THE DATA Start Marker

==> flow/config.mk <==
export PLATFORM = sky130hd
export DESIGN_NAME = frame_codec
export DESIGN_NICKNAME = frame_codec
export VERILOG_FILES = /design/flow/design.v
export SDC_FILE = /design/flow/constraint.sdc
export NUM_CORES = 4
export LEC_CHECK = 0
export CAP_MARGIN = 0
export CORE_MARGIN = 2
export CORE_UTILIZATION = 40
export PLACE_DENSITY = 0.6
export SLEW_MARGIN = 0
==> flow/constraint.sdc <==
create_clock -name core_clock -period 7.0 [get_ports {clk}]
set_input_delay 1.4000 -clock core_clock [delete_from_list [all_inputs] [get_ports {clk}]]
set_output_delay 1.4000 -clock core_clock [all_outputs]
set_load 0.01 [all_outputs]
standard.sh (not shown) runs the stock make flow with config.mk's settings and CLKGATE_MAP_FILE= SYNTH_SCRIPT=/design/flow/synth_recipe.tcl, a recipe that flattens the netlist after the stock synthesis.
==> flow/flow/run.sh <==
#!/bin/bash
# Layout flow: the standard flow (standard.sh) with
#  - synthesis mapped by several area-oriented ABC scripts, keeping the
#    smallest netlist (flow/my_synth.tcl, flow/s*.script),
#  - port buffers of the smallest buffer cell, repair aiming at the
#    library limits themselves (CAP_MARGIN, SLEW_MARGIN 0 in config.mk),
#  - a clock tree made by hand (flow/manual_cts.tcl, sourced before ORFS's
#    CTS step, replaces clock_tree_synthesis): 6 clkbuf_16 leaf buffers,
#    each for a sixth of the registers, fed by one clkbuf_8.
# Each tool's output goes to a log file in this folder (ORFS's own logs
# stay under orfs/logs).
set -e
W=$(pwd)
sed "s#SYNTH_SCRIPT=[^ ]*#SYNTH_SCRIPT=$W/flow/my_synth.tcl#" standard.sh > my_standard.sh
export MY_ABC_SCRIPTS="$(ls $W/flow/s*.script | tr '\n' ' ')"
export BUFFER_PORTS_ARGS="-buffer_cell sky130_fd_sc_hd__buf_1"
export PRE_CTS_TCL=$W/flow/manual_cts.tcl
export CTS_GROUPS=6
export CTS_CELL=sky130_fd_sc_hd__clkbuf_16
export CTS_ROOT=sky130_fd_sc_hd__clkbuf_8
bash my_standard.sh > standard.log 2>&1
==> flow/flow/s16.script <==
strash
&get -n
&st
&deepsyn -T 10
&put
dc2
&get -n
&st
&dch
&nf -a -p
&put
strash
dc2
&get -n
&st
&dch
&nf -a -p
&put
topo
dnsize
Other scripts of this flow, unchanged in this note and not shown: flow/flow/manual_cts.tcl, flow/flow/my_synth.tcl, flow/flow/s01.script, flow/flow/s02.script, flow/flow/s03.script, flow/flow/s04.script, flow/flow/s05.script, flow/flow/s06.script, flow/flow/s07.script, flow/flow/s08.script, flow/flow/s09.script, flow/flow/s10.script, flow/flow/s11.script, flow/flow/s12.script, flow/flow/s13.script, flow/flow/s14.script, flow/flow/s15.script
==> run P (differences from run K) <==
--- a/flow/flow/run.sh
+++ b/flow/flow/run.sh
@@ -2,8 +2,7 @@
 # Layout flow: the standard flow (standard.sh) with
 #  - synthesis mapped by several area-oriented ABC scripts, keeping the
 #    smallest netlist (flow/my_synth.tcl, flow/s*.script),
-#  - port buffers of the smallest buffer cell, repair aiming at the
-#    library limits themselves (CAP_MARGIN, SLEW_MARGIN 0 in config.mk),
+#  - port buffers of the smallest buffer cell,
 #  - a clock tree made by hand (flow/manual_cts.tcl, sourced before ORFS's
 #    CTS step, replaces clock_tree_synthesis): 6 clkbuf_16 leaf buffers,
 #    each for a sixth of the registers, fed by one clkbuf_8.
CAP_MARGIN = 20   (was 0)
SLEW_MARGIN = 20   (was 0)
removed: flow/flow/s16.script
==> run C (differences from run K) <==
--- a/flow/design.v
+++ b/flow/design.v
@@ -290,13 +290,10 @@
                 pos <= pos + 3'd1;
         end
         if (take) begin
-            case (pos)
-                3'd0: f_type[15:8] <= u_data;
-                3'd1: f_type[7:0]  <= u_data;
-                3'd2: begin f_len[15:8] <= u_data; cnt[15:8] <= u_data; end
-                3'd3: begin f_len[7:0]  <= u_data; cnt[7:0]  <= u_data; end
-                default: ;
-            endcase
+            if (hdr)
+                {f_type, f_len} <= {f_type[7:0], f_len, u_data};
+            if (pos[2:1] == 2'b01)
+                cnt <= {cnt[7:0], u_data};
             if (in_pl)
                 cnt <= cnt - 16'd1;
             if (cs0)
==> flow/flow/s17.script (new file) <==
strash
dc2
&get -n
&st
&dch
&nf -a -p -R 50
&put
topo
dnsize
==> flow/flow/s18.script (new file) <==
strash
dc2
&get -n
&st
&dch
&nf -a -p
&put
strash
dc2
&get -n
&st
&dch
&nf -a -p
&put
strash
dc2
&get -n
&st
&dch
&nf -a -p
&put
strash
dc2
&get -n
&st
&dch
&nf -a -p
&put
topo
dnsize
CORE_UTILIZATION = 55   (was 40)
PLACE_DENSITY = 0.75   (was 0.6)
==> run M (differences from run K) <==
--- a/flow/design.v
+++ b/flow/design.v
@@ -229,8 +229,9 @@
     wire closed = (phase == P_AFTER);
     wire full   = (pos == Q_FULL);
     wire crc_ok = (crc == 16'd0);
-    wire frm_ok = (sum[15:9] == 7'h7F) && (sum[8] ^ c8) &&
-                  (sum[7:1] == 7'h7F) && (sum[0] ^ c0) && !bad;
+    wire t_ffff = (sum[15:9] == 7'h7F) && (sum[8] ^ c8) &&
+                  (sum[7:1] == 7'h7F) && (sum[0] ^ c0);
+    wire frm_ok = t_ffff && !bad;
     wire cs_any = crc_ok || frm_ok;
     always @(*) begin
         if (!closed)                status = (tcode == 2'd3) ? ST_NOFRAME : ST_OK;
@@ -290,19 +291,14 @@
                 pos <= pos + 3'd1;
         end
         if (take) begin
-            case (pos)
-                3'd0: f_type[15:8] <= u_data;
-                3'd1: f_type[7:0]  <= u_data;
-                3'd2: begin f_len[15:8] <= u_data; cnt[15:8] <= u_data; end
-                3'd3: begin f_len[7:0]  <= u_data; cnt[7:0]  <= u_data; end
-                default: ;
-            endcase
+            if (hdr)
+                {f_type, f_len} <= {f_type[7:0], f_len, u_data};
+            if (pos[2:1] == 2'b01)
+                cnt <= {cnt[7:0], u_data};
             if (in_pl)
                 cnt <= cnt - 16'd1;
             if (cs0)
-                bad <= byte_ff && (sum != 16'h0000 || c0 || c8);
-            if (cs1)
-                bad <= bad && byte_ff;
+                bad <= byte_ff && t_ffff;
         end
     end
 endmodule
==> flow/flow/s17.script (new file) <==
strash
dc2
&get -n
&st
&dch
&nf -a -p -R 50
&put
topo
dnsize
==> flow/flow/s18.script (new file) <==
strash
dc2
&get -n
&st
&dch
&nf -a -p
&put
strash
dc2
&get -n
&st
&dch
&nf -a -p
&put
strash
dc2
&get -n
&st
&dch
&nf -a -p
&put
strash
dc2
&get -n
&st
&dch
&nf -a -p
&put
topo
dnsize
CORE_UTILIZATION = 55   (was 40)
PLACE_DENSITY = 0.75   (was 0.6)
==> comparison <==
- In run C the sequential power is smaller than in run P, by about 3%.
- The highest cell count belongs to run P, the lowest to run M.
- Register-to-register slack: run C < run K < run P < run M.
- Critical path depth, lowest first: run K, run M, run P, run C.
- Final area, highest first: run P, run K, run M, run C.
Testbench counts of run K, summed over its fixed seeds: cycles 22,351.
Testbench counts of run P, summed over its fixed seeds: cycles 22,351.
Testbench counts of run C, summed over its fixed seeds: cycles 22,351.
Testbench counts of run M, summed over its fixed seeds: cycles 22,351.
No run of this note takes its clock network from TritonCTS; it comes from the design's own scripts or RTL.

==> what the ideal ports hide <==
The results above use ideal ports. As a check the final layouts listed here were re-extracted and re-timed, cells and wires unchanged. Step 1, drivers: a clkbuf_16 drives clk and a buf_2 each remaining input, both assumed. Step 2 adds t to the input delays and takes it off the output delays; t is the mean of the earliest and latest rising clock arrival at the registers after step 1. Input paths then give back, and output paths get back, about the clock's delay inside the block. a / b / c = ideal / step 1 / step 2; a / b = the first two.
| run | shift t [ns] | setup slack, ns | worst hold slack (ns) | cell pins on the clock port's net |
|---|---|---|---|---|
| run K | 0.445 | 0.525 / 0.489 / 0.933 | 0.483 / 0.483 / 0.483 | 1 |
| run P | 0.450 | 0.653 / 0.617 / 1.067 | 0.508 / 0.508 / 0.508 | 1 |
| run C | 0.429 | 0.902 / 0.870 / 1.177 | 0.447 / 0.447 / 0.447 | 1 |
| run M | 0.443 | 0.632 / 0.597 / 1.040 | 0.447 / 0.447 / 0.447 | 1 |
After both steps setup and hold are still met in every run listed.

THE DATA End Marker

# [EXERCISE DIRECTIONS]
Every line above with the word "replaces" is to be copied out.

# [EXPECTED ANSWER]
#    CTS step, replaces clock_tree_synthesis): 6 clkbuf_16 leaf buffers,
 #    CTS step, replaces clock_tree_synthesis): 6 clkbuf_16 leaf buffers,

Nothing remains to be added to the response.